[AVAILABLE RECORDS]

`config.mk`:
```
export PLATFORM = sky130hd
export DESIGN_NAME = period_meter
export DESIGN_NICKNAME = d
export VERILOG_FILES = /design/src/rtl/period_meter.sv
export SDC_FILE = /design/constraint.sdc
export NUM_CORES = 1
export LEC_CHECK = 0
export ABC_CLOCK_PERIOD_IN_PS = 3650
export BUFFER_PORTS_ARGS = -buffer_cell sky130_fd_sc_hd__buf_2
export CORE_ASPECT_RATIO = 0.6
export CORE_UTILIZATION = 25
export DETAILED_ROUTE_END_ITERATION = 8
export MAX_ROUTING_LAYER = met4
export PLACE_DENSITY_LB_ADDON = 0.15
export SLEW_MARGIN = 20
export SYNTH_ARGS = -nofsm -noshare
export SYNTH_HDL_FRONTEND = slang
export SYNTH_SLANG_ARGS = --single-unit
```
`constraint.sdc`:
```
create_clock -name clk -period 3.65 [get_ports clk]
set_clock_uncertainty 0.2 [all_clocks]
set_input_delay 0.1825 -clock clk [delete_from_list [all_inputs] [get_ports clk]]
set_output_delay 0.1825 -clock clk [all_outputs]
set_load 0.02 [all_outputs]
```
==> config.mk <==
export PLATFORM = sky130hd
export DESIGN_NAME = writeback_regfile
export DESIGN_NICKNAME = d
export VERILOG_FILES = /design/src/rtl/writeback_regfile_pkg.sv /design/src/rtl/writeback_regfile_rf.sv /design/src/rtl/writeback_regfile.sv
export SDC_FILE = /design/constraint.sdc
export NUM_CORES = 2
export LEC_CHECK = 0
export ABC_AREA = 0
export BUFFER_PORTS_ARGS = -buffer_cell sky130_fd_sc_hd__buf_2
export CORE_ASPECT_RATIO = 0.8
export CORE_UTILIZATION = 40
export DETAILED_ROUTE_END_ITERATION = 12
export PLACE_DENSITY_LB_ADDON = 0.25
export SLEW_MARGIN = 20
export SYNTH_ARGS = -nofsm -noshare
export SYNTH_HDL_FRONTEND = slang
export SYNTH_SLANG_ARGS = --single-unit
==> constraint.sdc <==
create_clock -name clk -period 3.3 [get_ports clk]
set_input_delay 0.495 -clock clk [delete_from_list [all_inputs] [get_ports clk]]
set_output_delay 0.495 -clock clk [all_outputs]
set_load 0.02 [all_outputs]
File: src/rtl/hc138_scan_ctrl.sv
// hc138_scan_ctrl: scan sequencer for a 74HC138 3-to-8 decoder.
// Steps a slot index through DIGITS slots of DIV cycles each, blanking the
// decoder for the first BLANK cycles of every slot to hide ghosting.
// Optional feature macro: HC138_MASK_EN adds the Mask port for per-slot gating.
//
//   state | meaning
//   IDLE  | decoder disabled, Sel=0, idx=0, cnt=0
//   SCAN  | stepping slots, Sel=idx, drive after the blanking window
module hc138_scan_ctrl #(
  parameter int DIV    = 4,
  parameter int BLANK  = 1,
  parameter int DIGITS = 8
) (
  input  logic       Clk,
  input  logic       Rst,
  input  logic       Run,
`ifdef HC138_MASK_EN
  input  logic [7:0] Mask,
`endif
  output logic [2:0] Sel,
  output logic       E1,
  output logic       E2,
  output logic       E3,
  output logic       FrameDone
);

  localparam int CW = $clog2(DIV);
  localparam logic [CW-1:0] CNT_LAST = CW'(DIV - 1);
  localparam logic [2:0]    IDX_LAST = 3'(DIGITS - 1);

  typedef enum logic {IDLE, SCAN} state_t;

  state_t        state_q, state_d;
  logic [2:0]    idx_q, idx_d;
  logic [CW-1:0] cnt_q, cnt_d;
  logic          drive_q, drive_d;
  logic          fd_q, fd_d;
  logic [7:0]    slot_mask;
  logic          past_blank;

`ifdef HC138_MASK_EN
  assign slot_mask = Mask;
`else
  assign slot_mask = 8'hFF;
`endif

  // Next slot position plus the output values for that position, so that the
  // output flops always line up with idx_q/cnt_q.
  always_comb begin
    state_d = state_q;
    idx_d   = idx_q;
    cnt_d   = cnt_q;
    if (!Run) begin
      state_d = IDLE;
      idx_d   = '0;
      cnt_d   = '0;
    end else if (state_q == IDLE) begin
      state_d = SCAN;
      idx_d   = '0;
      cnt_d   = '0;
    end else if (cnt_q == CNT_LAST) begin
      cnt_d = '0;
      idx_d = (idx_q == IDX_LAST) ? 3'd0 : idx_q + 3'd1;
    end else begin
      cnt_d = cnt_q + CW'(1);
    end

    // cnt >= BLANK written as cnt+1 > BLANK so BLANK=0 is not a constant-true compare
    past_blank = (32'(cnt_d) + 32'd1) > 32'(BLANK);
    drive_d    = (state_d == SCAN) && past_blank && slot_mask[idx_d];
    fd_d       = (state_d == SCAN) && (idx_d == IDX_LAST) && (cnt_d == CNT_LAST);
  end

  // State and output registers with synchronous reset.
  always_ff @(posedge Clk) begin
    if (Rst) begin
      state_q <= IDLE;
      idx_q   <= '0;
      cnt_q   <= '0;
      drive_q <= 1'b0;
      fd_q    <= 1'b0;
    end else begin
      state_q <= state_d;
      idx_q   <= idx_d;
      cnt_q   <= cnt_d;
      drive_q <= drive_d;
      fd_q    <= fd_d;
    end
  end

  assign Sel       = idx_q;
  assign E3        = drive_q;
  assign E1        = ~drive_q;
  assign E2        = ~drive_q;
  assign FrameDone = fd_q;

endmodule

File: config.mk
export PLATFORM = sky130hd
export DESIGN_NAME = hc138_scan_ctrl
export DESIGN_NICKNAME = d
export VERILOG_FILES = /design/src/rtl/hc138_scan_ctrl.sv
export SDC_FILE = /design/constraint.sdc
export NUM_CORES = 1
export LEC_CHECK = 0
export CAP_MARGIN = 15
export CORE_AREA = 2 2 39 41
export DETAILED_ROUTE_END_ITERATION = 6
export DIE_AREA = 0 0 41 43
export HOLD_SLACK_MARGIN = 0.15
export SLEW_MARGIN = 10
export SYNTH_ARGS = -nofsm -noshare
export SYNTH_HDL_FRONTEND = slang
export SYNTH_SLANG_ARGS = --single-unit
File: constraint.sdc
create_clock -name Clk -period 1.7 [get_ports Clk]
set_input_delay 0.17 -clock Clk [delete_from_list [all_inputs] [get_ports Clk]]
set_output_delay 0.17 -clock Clk [all_outputs]
set_load 0.05 [all_outputs]
==> run_results.csv, run 1 <==
group,metric,value,unit
clocking,ctsResizeCount,0,
drt,vias_per_cell,4.18,
floorplan,die_w,41,microns
timing,tns,0,ns
global_routing,grt_antenna_before_repair,0,
clocking,htree_num_levels,1,
drt,drc,0,
clocking,cts-root-buf,"clkbuf_4",
global_routing,grt_use_total,0.0727,
drt,drt-initial-drc-count,2,
synth,synth-seq-area-share,0.502,
layout,final_common_cell,"dfxtp_1",
layout,diodes,0,
timing,hold_viol,0,
place,hpwl,368,microns
clocking,hold_buffers,0,
global_routing,grt_max_degree,8,
timing,fin_crit,1.60,ns
floorplan,fp-row-count,14,
timing,tightest_slew,0.493,ns
worst_setup_path,required,1.53,ns
global_routing,grt-ovfl-total,0,
worst_setup_path,path_cells,"clkdlybuf4s50_1",
worst_setup_path,cpMaxStageDelayCell,"clkdlybuf4s50_1",
run,cap_violations,0,
layout,nNetsFinal,48,
floorplan,die_area,1760,sq um
synth,yosysUniqueCellTypes,15,
global_routing,grt_pass1_vias,182,
status,status,"complete, no violations",
clocking,cts_setup_buffers,0,
clocking,cts_buffer_depth,2,
place,dp_cells,53,
floorplan,core_area,1380,sq um
layout,drive_above_1_share,0.175,
place,io_buffers,9,
synth,yosys_warnings,0,
drt,num_vias,234,
floorplan,start_util,0.231,
layout,multiInputGateArea,144,sq um
timing,fmax,626,MHz
clocking,clk_latency,0.25,ns
clocking,path_clk_slew,0.05,ns
worst_setup_path,crit_type,"flip-flop to primary output",
drt,postRouteAntennaNets,0,
layout,syn_to_final_growth,37.6,%
worst_setup_path,cpPeakStageDelay,0.82,ns
clocking,cts-buffers-inserted,3,
timing,slew_headroom,0.671,
synth,synth_area_per_cell,11.0,sq um
global_routing,grt_pass1_wl,772,microns
layout,layout_common_cells,"dfxtp_1 (8), clkdlybuf4s50_1 (7), nor2_1 (4)",
synth,syn_nets,35,
pwr,max-vdd-ir-drop,0.417,mV
worst_setup_path,cp.arrival,1.43,ns
synth,ys_ff_latch,8,
clocking,cts_sinks,8,
timing,drv_slew,0,
place,gp_congestion,0.661,
timing,finClkSkew,0.00237,ns
floorplan,fp.dieH,43,microns
synth,synthCells,29,
layout,area.sequential,160,sq um
synth,syn_area,319,sq um
layout,fill_cells,156,
drt,drt-pass1-iter-count,2,
floorplan,ios,10,
worst_setup_path,path_buf_inv,1,
worst_setup_path,crit_family,"buffers and inverters",
worst_setup_path,crit_path_start_kind,"flip-flop",
worst_setup_path,path_max_fanout,4,
hold_path,hold_path_class,"flip-flop to flip-flop",
drt,wire_per_inst,8.86,microns
clocking,cts_tree,"yes",
drt,routed_wl,496,microns
pwr,p_per_area,805,nW/um^2
timing,post-route-period-util,0.940,
worst_setup_path,worstSetupEndpointType,"primary output",
timing,rsz0062_at_grt,"false",
timing,finalSetupViolCount,0,
pwr,p_leak,0.173,nW
layout,final-instance-count-excl-fill,56,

[/AVAILABLE RECORDS]

■ **EXERCISE DIRECTIONS**:
Copy all the lines from the data above that hold the word "begin".

■ **ANSWER TO THE PROBLEM**:
  always_comb begin
    if (!Run) begin
    end else if (state_q == IDLE) begin
    end else if (cnt_q == CNT_LAST) begin
    end else begin
  always_ff @(posedge Clk) begin
    if (Rst) begin
    end else begin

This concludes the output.